People deciding between alternatives have at their disposal a toolbox containing both compensatory strategies, which take into account all available attributes of those alternatives, and noncompensatory strategies, which consider only some of the attributes. It is commonly assumed that noncompensatory strategies play only a minor role in decisions from givens, where attribute information is openly presented, because all attributes can be processed automatically "at a glance." Based on a literature review, however, I establish that previous studies on strategy selection in decisions from givens have yielded highly heterogeneous findings, including evidence of widespread use of noncompensatory strategies. Drawing on insights from visual attention research on subitizing, I argue that this heterogeneity might be due to differences across studies in the number of attributes and in whether the same or different symbols are used to represent high/low attribute values across attributes. I tested the impact of these factors in two experiments with decisions from givens in which both the number of attributes shown for each alternative and the coding of attribute values was manipulated. An analysis of participants' strategy use with a Bayesian multimethod approach (taking into account both decisions and response-time patterns) showed that a noncompensatory strategy was more frequently selected in conditions with a higher number of attributes; the type of attribute coding scheme did not affect strategy selection. Using a compensatory strategy in the conditions with eight (vs. four) attributes was associated with rather long response times and a high rate of strategy execution errors. The results suggest that decisions from givens can incur cognitive costs that prohibit reliance on automatic compensatory decision making and that can favor the adaptive selection of a noncompensatory strategy.
Copyright © 2022 Elsevier Inc.
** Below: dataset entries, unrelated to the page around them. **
==> src/rtl/cms_pkg.sv <==
`default_nettype none
// ============================================================================
// cms_pkg -- state encoding, tag layout and width helpers for complex_mse_stream
// Rev 1.0
// ============================================================================
package cms_pkg;

  typedef enum logic [1:0] {
    ST_IDLE = 2'd0,
    ST_RUN  = 2'd1,
    ST_DONE = 2'd2
  } cms_state_e;

  localparam int LOG2_W = 3;

  // Travels alongside each sample so the accumulate stage knows block framing
  // and the shift amount, even when the next block has already latched a new N.
  typedef struct packed {
    logic              first;
    logic              last;
    logic [LOG2_W-1:0] n;
  } cms_tag_t;

  localparam int TAG_W = $bits(cms_tag_t);

  function automatic int diff_w(input int data_w);
    return data_w + 1;
  endfunction

  function automatic int sq_w(input int data_w);
    return 2 * data_w + 1;
  endfunction

  function automatic int acc_w(input int data_w, input int max_log2);
    return sq_w(data_w) + max_log2;
  endfunction

  function automatic int cnt_w(input int max_log2);
    return max_log2 + 1;
  endfunction

endpackage
`default_nettype wire

==> src/rtl/cms_sq_mag.sv <==
`default_nettype none
// ============================================================================
// cms_sq_mag -- 2-stage |y - y_hat|^2 with valid/tag passthrough
// Rev 1.0
// ============================================================================
module cms_sq_mag
  import cms_pkg::*;
#(
  parameter int DATA_W = 16,
  parameter int TAG_W_P = 5
) (
  input  logic                  i_clk,
  input  logic                  i_arst,
  input  logic                  i_flush,
  input  logic                  i_valid,
  input  logic [TAG_W_P-1:0]    i_tag,
  input  logic [2*DATA_W-1:0]   i_y,
  input  logic [2*DATA_W-1:0]   i_y_hat,
  output logic                  o_valid,
  output logic [TAG_W_P-1:0]    o_tag,
  output logic [2*DATA_W:0]     o_sq
);

  localparam int DIFF_W = diff_w(DATA_W);
  localparam int SQ_W   = sq_w(DATA_W);

  logic signed [DIFF_W-1:0] d_re_d, d_im_d, d_re_q, d_im_q;
  logic signed [SQ_W-1:0]   re_x, im_x;
  logic        [SQ_W-1:0]   sq_d, sq_q;
  logic                     v1_q, v2_q;
  logic [TAG_W_P-1:0]       tag1_q, tag2_q;

  always_comb begin
    d_re_d = DIFF_W'($signed(i_y[2*DATA_W-1:DATA_W])) - DIFF_W'($signed(i_y_hat[2*DATA_W-1:DATA_W]));
    d_im_d = DIFF_W'($signed(i_y[DATA_W-1:0]))        - DIFF_W'($signed(i_y_hat[DATA_W-1:0]));
  end

  // The true sum of squares fits SQ_W unsigned, so wrapping SQ_W arithmetic is exact.
  always_comb begin
    re_x = SQ_W'(d_re_q);
    im_x = SQ_W'(d_im_q);
    sq_d = SQ_W'(re_x * re_x + im_x * im_x);
  end

  always_ff @(posedge i_clk or posedge i_arst) begin
    if (i_arst) begin
      d_re_q <= '0;
      d_im_q <= '0;
      sq_q   <= '0;
      v1_q   <= 1'b0;
      v2_q   <= 1'b0;
      tag1_q <= '0;
      tag2_q <= '0;
    end else begin
      v1_q   <= i_valid & ~i_flush;
      v2_q   <= v1_q & ~i_flush;
      tag1_q <= i_flush ? '0 : i_tag;
      tag2_q <= i_flush ? '0 : tag1_q;
      if (i_valid) begin
        d_re_q <= d_re_d;
        d_im_q <= d_im_d;
      end
      if (v1_q) begin
        sq_q <= sq_d;
      end
    end
  end

  assign o_valid = v2_q;
  assign o_tag   = tag2_q;
  assign o_sq    = sq_q;

endmodule
`default_nettype wire

==> src/rtl/complex_mse_stream.sv <==
`default_nettype none
// ============================================================================
// complex_mse_stream -- streaming block mean of |y - y_hat|^2 over 2^N samples
// Rev 1.0
// ============================================================================
module complex_mse_stream
  import cms_pkg::*;
#(
  parameter int DATA_W   = 16,
  parameter int MAX_LOG2 = 7,
  parameter int ROUND    = 0
) (
  input  logic                  i_clk,
  input  logic                  i_arst,
  input  logic                  i_en,
  input  logic                  i_mode,
  input  logic [2:0]            i_log2_samples,
  input  logic                  i_valid,
  output logic                  o_ready,
  input  logic [2*DATA_W-1:0]   i_y,
  input  logic [2*DATA_W-1:0]   i_y_hat,
  output logic                  o_valid,
  output logic [2*DATA_W:0]     o_data
);

  localparam int SQ_W  = sq_w(DATA_W);
  localparam int ACC_W = acc_w(DATA_W, MAX_LOG2);
  localparam int CNT_W = cnt_w(MAX_LOG2);

  cms_state_e         state_q, state_d;
  logic [CNT_W-1:0]   cnt_q, cnt_d, blk_max;
  logic [LOG2_W-1:0]  n_q, n_d, n_clamped, n_blk;
  logic [ACC_W-1:0]   acc_q, acc_d, acc_sum;
  logic [ACC_W:0]     bias;
  logic [SQ_W-1:0]    o_data_q, o_data_d, mean;
  logic               o_valid_q, o_valid_d;
  logic               accept, first, last;
  cms_tag_t           tag_in, tag_s3;
  logic [TAG_W-1:0]   tag_s3_raw;
  logic               sq_valid;
  logic [SQ_W-1:0]    sq;

  // N is taken live on the first sample of a block, held thereafter.
  always_comb begin
    n_clamped = (i_log2_samples > LOG2_W'(MAX_LOG2)) ? LOG2_W'(MAX_LOG2) : i_log2_samples;
    first     = (cnt_q == '0);
    n_blk     = first ? n_clamped : n_q;
    blk_max   = (CNT_W'(1) << n_blk) - CNT_W'(1);
    last      = (cnt_q == blk_max);
    o_ready   = (state_q == ST_RUN);
    accept    = i_en & i_valid & o_ready;
  end

  always_comb begin
    state_d = state_q;
    cnt_d   = cnt_q;
    n_d     = n_q;
    case (state_q)
      ST_IDLE: begin
        if (i_en) state_d = ST_RUN;
      end
      ST_RUN: begin
        if (accept) begin
          n_d = n_blk;
          if (last) begin
            cnt_d = '0;
            if (!i_mode) state_d = ST_DONE;
          end else begin
            cnt_d = cnt_q + CNT_W'(1);
          end
        end
      end
      ST_DONE: ;
      default: state_d = ST_IDLE;
    endcase
    if (!i_en) begin
      state_d = ST_IDLE;
      cnt_d   = '0;
    end
  end

  assign tag_in = '{first: first, last: last, n: n_blk};

  cms_sq_mag #(
    .DATA_W  (DATA_W),
    .TAG_W_P (TAG_W)
  ) u_sq_mag (
    .i_clk   (i_clk),
    .i_arst  (i_arst),
    .i_flush (~i_en),
    .i_valid (accept),
    .i_tag   (tag_in),
    .i_y     (i_y),
    .i_y_hat (i_y_hat),
    .o_valid (sq_valid),
    .o_tag   (tag_s3_raw),
    .o_sq    (sq)
  );

  assign tag_s3 = cms_tag_t'(tag_s3_raw);

  generate
    if (ROUND != 0) begin : g_round
      assign bias = ({{ACC_W{1'b0}}, 1'b1} << tag_s3.n) >> 1;
    end else begin : g_trunc
      assign bias = '0;
    end
  endgenerate

  always_comb begin
    acc_sum   = tag_s3.first ? ACC_W'(sq) : acc_q + ACC_W'(sq);
    mean      = SQ_W'(({1'b0, acc_sum} + bias) >> tag_s3.n);
    acc_d     = acc_q;
    o_valid_d = 1'b0;
    o_data_d  = o_data_q;
    if (sq_valid) begin
      acc_d = acc_sum;
      if (tag_s3.last) begin
        o_valid_d = 1'b1;
        o_data_d  = mean;
      end
    end
    if (!i_en) begin
      acc_d     = '0;
      o_valid_d = 1'b0;
      o_data_d  = o_data_q;
    end
  end

  always_ff @(posedge i_clk or posedge i_arst) begin
    if (i_arst) begin
      state_q   <= ST_IDLE;
      cnt_q     <= '0;
      n_q       <= '0;
      acc_q     <= '0;
      o_valid_q <= 1'b0;
      o_data_q  <= '0;
    end else begin
      state_q   <= state_d;
      cnt_q     <= cnt_d;
      n_q       <= n_d;
      acc_q     <= acc_d;
      o_valid_q <= o_valid_d;
      o_data_q  <= o_data_d;
    end
  end

  assign o_valid = o_valid_q;
  assign o_data  = o_data_q;

endmodule
`default_nettype wire

==> config.mk <==
export PLATFORM = sky130hd
export DESIGN_NAME = complex_mse_stream
export DESIGN_NICKNAME = d
export VERILOG_FILES = /design/src/rtl/cms_pkg.sv /design/src/rtl/cms_sq_mag.sv /design/src/rtl/complex_mse_stream.sv
export SDC_FILE = /design/constraint.sdc
export NUM_CORES = 2
export LEC_CHECK = 0
export ABC_CLOCK_PERIOD_IN_PS = 17800
export CORE_UTILIZATION = 45
export DETAILED_ROUTE_END_ITERATION = 12
export PLACE_DENSITY = 0.63
export SKIP_CTS_REPAIR_TIMING = 1
export SLEW_MARGIN = 25
export SYNTH_ARGS = -nofsm -noshare
export SYNTH_HDL_FRONTEND = slang
export SYNTH_SLANG_ARGS = --single-unit
export TNS_END_PERCENT = 5
==> constraint.sdc <==
create_clock -name i_clk -period 17.8 [get_ports i_clk]
set_clock_uncertainty 0.1 [all_clocks]
set_input_delay 2.67 -clock i_clk [delete_from_list [all_inputs] [get_ports i_clk]]
set_output_delay 2.67 -clock i_clk [all_outputs]
set_load 0.03 [all_outputs]
# After elaboration in Yosys (flattened, before gate mapping)
# Cells that the tools add are included.
word_totals:
  ff_bits: 166
  latchBits: 0
  ramBits: 0
  romBits: 0
  input_bits: 72
  output_inout_bits: 35
  word_cells: 63
  mem_count: 0
op_classes:
  n_addsub: 6
  multipliers: 2
  n_div: 0
  n_lt_le_gt_ge: 1
  n_eq_ne: 10
  shifts: 2
  mux: 19
  bitwise_logic: 4
  reduce_logical: 6
op_table:
  columns: ["op", "n"]
  rows:
  - ["$mux W40", 3]
  - ["$mul A17 B17 Y33", 2]
  - ["$add A40 B33 Y40", 1]
  - ["$shr A40 B3 Y33", 1]
  - ["$sub A16 B16 Y17", 2]
  - ["$add A33 B33 Y33", 1]
  - ["$mux W8", 4]
  - ["$mux W5", 2]
  - ["$add A8 B1 Y8 const B", 1]
  - ["$eq A8 B8 Y1", 1]
  - ["$logic_not A8 Y1", 1]
  - ["$mux W2", 4]
  - ["$shl A1 B3 Y8 const A", 1]
  - ["$sub A8 B2 Y8 const B", 1]
  - ["$mux W3", 2]
  - ["$ne A2 B1 Y1 const B", 3]
  - ["$ne A3 B2 Y1 const B", 2]
  - ["$pmux W2 S3", 1]
  - ["$and A1 B1 Y1", 4]
  - ["$reduce_and A2 Y1", 2]
  - ["$reduce_and A4 Y1", 1]
  - ["$gt A3 B3 Y1 const B", 1]
  - ["$mux W1", 3]
  - ["$ne A3 B3 Y1 const B", 1]
  - ["other kinds (5)", 5]

# Logic depth before layout (Yosys ltp)
depth:
  ltp_word: 10
  ltp_mapped: 31
  depth_no_buf: 29

# Cells and area by module
# Synthesis repeated with hierarchy kept, for this count alone.
hier_totals:
  cells_unflattened: 3398
  area_unflattened_um2: 31546.5
by_module_without_submodules:
  columns: ["module", "n_inst", "cells_each", "area_each_um2", "seq_area_each_um2"]
  rows:
  - ["cms_sq_mag", 1, 2458, 23762.8, 1976.9]
  - ["complex_mse_stream", 1, 940, 7783.7, 2177.1]

# Worst setup path after synthesis
# No wires, ideal clock.
synth_path:
  path_type: "reg-to-reg"
  from: "register u_sq_mag.d_im_q[16]"
  to: "register u_sq_mag.sq_q[30], in the netlist u_sq_mag.o_sq[30]"
  setup_ns: 0.125
  arrival_time_ns: 7.798
  required_time_ns: 17.575
  setup_slack_ns: 9.777
  path_stages_with_launch: 28
  path_buffers: 2
  synth_period_minus_slack_ns: 8.023
  cell_sequence: "dfrtp_1 -> clkbuf_1 -> clkbuf_1 -> nand2_1 -> inv_1 -> fa_1 -> fa_1 -> inv_1 -> fa_1 -> inv_1 -> fa_1 -> fa_1 -> fa_1 -> fa_1 -> inv_1 -> fa_1 -> inv_1 -> ha_1 -> a21o_1 -> a21o_1 -> a21oi_1 -> o21ai_0 -> o21ai_0 -> a31o_2 -> a21oi_1 -> a21oi_1 -> xnor2_1 -> mux2_2"
synth_between:
  elab_chain_cells: 2
synth_lines:
  columns: ["item", "line", "rtl"]
  rows:
  - ["from (decl)", "cms_sq_mag.sv:27", "logic signed [DIFF_W-1:0] d_re_d, d_im_d, d_re_q, d_im_q;"]
  - ["from (signal assigned)", "cms_sq_mag.sv:61", "d_im_q <= d_im_d;"]
  - ["$mul A17 B17 Y33", "cms_sq_mag.sv:42", "sq_d = SQ_W'(re_x * re_x + im_x * im_x);"]
  - ["$add A33 B33 Y33", "cms_sq_mag.sv:42", null]
  - ["to (signal assigned)", "cms_sq_mag.sv:64", "sq_q <= sq_d;"]
  - ["to (decl)", "cms_sq_mag.sv:29", "logic [SQ_W-1:0] sq_d, sq_q;"]
# Every way passes these cells.
# A chain may end at the register's enable or synchronous reset.

# Worst setup path in the final report
layout_path:
  from: "register u_sq_mag.d_im_q[0]"
  to: "register u_sq_mag.sq_q[30], in the netlist u_sq_mag.o_sq[30]"
# The elaborated chain is that of the path after synthesis.

==> metrics.log <==
INFO  metric htree_num_levels = 4
INFO  metric hold_path_depth = 1
INFO  metric async_flop_share = between 90% and 100%
INFO  metric period_minus_slack = 8.53 ns
INFO  metric worst_hold_path_type = reg2reg
INFO  metric tritoncts_clock_tree = done
INFO  metric outcome = finished clean
INFO  metric final_tns_setup = 0 ns
INFO  metric post_synth_inst_count = 3366
INFO  metric avgRoutedWirePerCell = between 15 and 20 um
INFO  metric dr_total_vias = between 20000 and 25000
INFO  metric final_nets = approximately 4300
INFO  metric share_of_cells_above_drive_strength_1 = under 10%
INFO  metric endpoint_kind = register
INFO  metric critPathLaunch = u_sq_mag.d_im_q[0]
INFO  metric drt-total-wl = ~76000 um
INFO  metric number_of_antenna_violations_at_the_first_check_in_global_routing = 0
INFO  metric worst-slew-pin-transition = 0.912 ns
INFO  metric n_antenna_cell = 0
INFO  metric pin_count = approximately 110
INFO  metric yosysSeqAreaShare = 13.3%
INFO  metric first_iter_violations = roughly 1200
INFO  metric maxCapViolations = 0
INFO  metric globalplace.congestion = a little over 0.9
INFO  metric detail-route-antenna-nets = 0
INFO  metric ys_ff_latch = ~170
INFO  metric yosysUniqueCellTypes = a little under 90
INFO  metric netlist_area_before_placement = between 30000 and 40000 um^2
INFO  metric setup.worst_path.start_class = register
INFO  metric initial_utilization = between 40% and 50%
INFO  metric crit_fanout = 20
INFO  metric setup.worst_path.end = u_sq_mag.o_sq[30]
INFO  metric detail_route.first_pass.iterations = 5
INFO  metric finalMaxSlewViolations = 0
INFO  metric grt.total_usage = a little under a quarter
INFO  metric dp_cells = between 4000 and 5000
INFO  metric dpl.hpwl = between 60000 and 70000 um
INFO  metric critPathBufInv = 5
INFO  metric rr_startpoint = u_sq_mag.d_im_q[0]
INFO  metric crit_top_cell = fa_1
INFO  metric ff2ff_path_depth = 25
INFO  metric grt_max_degree = 90
INFO  metric critPathArrivalTime = between 8 and 9 ns
INFO  metric setup_repair_after_global_routing_missed_its_margin = false
INFO  metric slowest_stage = dfrtp_1
INFO  metric fin_util = approximately 49%
INFO  metric critical_path_depth = 25
INFO  metric synth_enable_flop_cells = 0
INFO  metric setup_viol = 0
INFO  metric synthFlopType = dfrtp_1
INFO  metric via_per_inst = roughly 5.2
INFO  metric critPathMaxStageDelay = between 0.7 and 0.8 ns
INFO  metric post-synth-top-area-fraction = between 30 and 40%
INFO  metric clock_insertion_delay_worst_skew = ~0.50 ns
INFO  metric achievable-frequency = around 120 MHz
INFO  metric synth_largest_area_cell = fa_1
INFO  metric syn_to_final_growth = 8.32%
INFO  metric clock-sinks = approximately 170
INFO  metric synthesis.yosys.warnings = 0
INFO  metric global_route_wire_length_before_repair = around 130000 um
INFO  metric core_area = approximately 70000 um^2
INFO  metric total_drc_errors_in_the_routed_layout = 0
INFO  metric die_width = between 200 and 300 um
INFO  metric clock-root-buffer = clkbuf_16
INFO  metric clock_transition_at_path_regs = ~0.090 ns
INFO  metric rows = between 90 and 100
INFO  metric die_height = 266 um
INFO  metric clk_path_buf_depth = 2
INFO  metric placed_cell_area = approximately 33000 um^2
INFO  metric worstReg2RegEnd = u_sq_mag.o_sq[30]
INFO  metric port_buffers = about 110
INFO  metric post-route-period-util = between 40% and 50%
INFO  metric final_hold_viol_count = 0
INFO  metric net_count_synth = 4244
INFO  metric die_area = between 70000 and 80000 um^2
INFO  metric timing.critical_path.max_delay_family = adder cells
INFO  metric slew_headroom = between 30% and 40%
INFO  metric numCtsBuffers = 17
INFO  metric ff2ff_setup_slack = about 9.3 ns
INFO  metric syn-mean-instance-area = between 9 and 10 um^2
INFO  metric worst_ep_required_time = about 18 ns
INFO  metric critPathKind = reg2reg
INFO  metric final_cells = around 4300
INFO  metric grt_pass1_vias = between 20000 and 25000
INFO  metric grt_overflow = 0
INFO  metric postLayoutCellArea = about 34000 um^2
INFO  metric synth.area.top_cells = fa_1, dfrtp_1, inv_1, ha_1, nand2_1
## sequential cells by signal, indices dropped and copies added, names as in the netlist
register and count:
acc_q 40, u_sq_mag.tag1_q 5, u_sq_mag.o_tag 5, u_sq_mag.d_im_q 17, o_data 33, u_sq_mag.v1_q 1
u_sq_mag.o_valid 1, state_q 2, n_q 3, cnt_q 8, u_sq_mag.d_re_q 17, u_sq_mag.o_sq 33
o_valid 1
## layout make-up
type                    instances  area (um^2)
fillers                      6568        34800
clock inverters                15          175
repair buffers                135         1280
well taps                     931         1160
inverters                     808         3040
flip-flops and latches        166         4160
clock buffers                  17          425
multi-input cells            2273        23600
## logic make-up after synthesis
family          synth area share (%)
fa+ha+maj                       46.4
flops                           13.3
mux                             3.76
buf+inv                         11.2
xor+xnor                        3.42
compound gates                  10.3
simple gates                    11.8
## metal layers
metal	vias up	part of all wire, %	global-route usage (%)
met4	0	2.0	5.84
met2	495	50	40.3
met5	-	0	0
met3	77	3.9	2.61
li1	10578	-	-
met1	11507	44	30.9
## worst register-to-register path: cells and delay by family (launching register included)
family	cells	cell delay (ns)
XOR/XNOR	1	0.08
multiplexers	1	0.26
AND/OR/NAND/NOR	1	0.26
buffers and inverters	5	0.91
adder cells (fa/ha/maj)	9	4.36
flip-flops	1	0.77
AO/OA/AOI/OAI	8	1.68
## Yosys cell counts, types with 11 or more instances
library cell / instances
inv_1: 803
fa_1: 588
nand2_1: 279
ha_1: 218
nor2_1: 176
dfrtp_1: 166
and2_1: 120
clkbuf_1: 107
o21ai_0: 99
a21oi_1: 96
xnor2_1: 77
mux2i_1: 53
a211oi_1: 51
xor2_1: 45
a21o_1: 39
nand3_1: 38
mux2_2: 36
nor2b_1: 36
nor3_1: 33
o31ai_1: 21
and3_1: 19
o211ai_1: 18
nand2b_1: 17
o21a_1: 15
a31oi_1: 13
o221ai_1: 11
## placed cells by master (no fill, tap or decap), types with 8 or more instances in the layout
cell,instances
nand2b_1,17
a21o_1,39
o31ai_1,21
or3_1,8
a211oi_1,51
xor2_1,45
and2_1,120
nand3_1,37
nor3_1,33
nand4_1,8
buf_4,28
mux2_2,36
o21ai_0,99
or2_2,10
nand2_1,279
and3_1,19
clkbuf_16,17
mux4_2,10
o211ai_1,18
clkdlybuf4s50_1,106
o22ai_1,8
o21a_1,15
a21boi_0,9
o221ai_1,11
inv_1,802
xnor2_1,77
a31oi_1,13
ha_1,218
nor2_1,176
nor2b_1,36
dfrtp_1,163
mux2i_1,53
a21oi_1,96
fa_1,588
## worst min-delay path by stage
stage | to | slack, ns | from
floorplan | state_q[0] | 0.33 | state_q[1]
global placement | u_sq_mag.o_tag[1] | 0.34 | u_sq_mag.tag1_q[1]
detailed placement | u_sq_mag.o_tag[0] | 0.34 | u_sq_mag.tag1_q[0]
CTS | u_sq_mag.o_tag[0] | 0.36 | u_sq_mag.tag1_q[0]
global route | u_sq_mag.o_tag[3] | 0.38 | u_sq_mag.tag1_q[3]
finish | u_sq_mag.o_tag[0] | 0.36 | u_sq_mag.tag1_q[0]
## metrics by stage
step           setup WS (ns)  hold slack (ns)
2_1_floorplan           9.78            0.333
3_3_place_gp            9.41            0.336
3_5_place_dp            9.33            0.342
4_1_cts                 9.29            0.361
5_1_grt                 8.77            0.379
6_report                9.27            0.358
Power is left out: the tool's default activity adds up to more than one toggle a clock period on the data nets, which glitch-free logic cannot reach.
All rights reserved.

Entities:  

Keywords:  Adaptive decision making; Bayesian cognitive modeling; Cognitive costs; Decision strategies; Heuristics; Strategy selection; Subitizing

Mesh:

Year:  2022        PMID: 35640353     DOI: 10.1016/j.cogpsych.2022.101483

Source DB:  PubMed          Journal:  Cogn Psychol        ISSN: 0010-0285            Impact factor:   3.746


  1 in total

1.  Adaptive Decision Method in C3I System.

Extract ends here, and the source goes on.